→ Task description
Looking at the material below, work out how many of its lines hold the string "strobe". Give that figure alone.

→ Records for this task

===== src/rtl/wb_reg_port.sv =====
/*
 * wishbone classic slave for the host register port
 * single cycle ack, address decode, write strobe, registered read data
 */

`timescale 1ns/1ps

module wb_reg_port
	import minimig_pkg::*;
(
	input  logic                clk,
	input  logic                reset,
	// host bus
	input  logic                wb_cyc_i,
	input  logic                wb_stb_i,
	input  logic                wb_we_i,
	input  logic [WB_ADR_W-1:0] wb_adr_i,
	input  logic [WB_DAT_W-1:0] wb_dat_i,
	output logic                wb_ack_o,
	output logic [WB_DAT_W-1:0] wb_dat_o,
	// register side
	output logic                wr_o,
	output reg_sel_e            sel_o,
	output logic [3:0]          rtc_idx_o,
	output logic [WB_DAT_W-1:0] wdat_o,
	input  logic [WB_DAT_W-1:0] rdat_i
);

	logic req;	// master has a cycle open
	logic start;	// request seen with no ack pending
	logic wr_q;

	assign req   = wb_cyc_i & wb_stb_i;
	assign start = req & ~wb_ack_o;

	// --------------------------------------------------------------------------
	// address decode, done here only
	always_comb begin
		sel_o     = REG_NONE;
		rtc_idx_o = 4'(wb_adr_i - WB_ADR_W'(RTC_BASE));	// nibble number
		if (wb_adr_i >= WB_ADR_W'(RTC_BASE)) begin
			sel_o = REG_RTC;
		end else begin
			case (wb_adr_i)
				WB_ADR_W'(0): sel_o = REG_MEMCFG;
				WB_ADR_W'(1): sel_o = REG_CHIPCFG;
				WB_ADR_W'(2): sel_o = REG_CPUCFG;
				WB_ADR_W'(3): sel_o = REG_CTRL;
				WB_ADR_W'(4): sel_o = REG_STATUS;
				default:      sel_o = REG_NONE;	// unmapped, acks and reads zero
			endcase
		end
	end

	// master holds data until ack, so pass it straight on
	assign wdat_o = wb_dat_i;

	// --------------------------------------------------------------------------
	// handshake, ack one cycle after the request is sampled
	always_ff @(posedge clk) begin
		if (reset) begin
			wb_ack_o <= 1'b0;
			wr_q     <= 1'b0;
		end else begin
			wb_ack_o <= start;
			wr_q     <= start & wb_we_i;	// strobe lines up with ack
		end
	end

	// read data captured on the edge that raises ack
	always_ff @(posedge clk) begin
		if (start && !wb_we_i) begin
			wb_dat_o <= rdat_i;
		end
	end

	assign wr_o = wr_q;	// target still held by master during ack

endmodule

→ Exercise result
2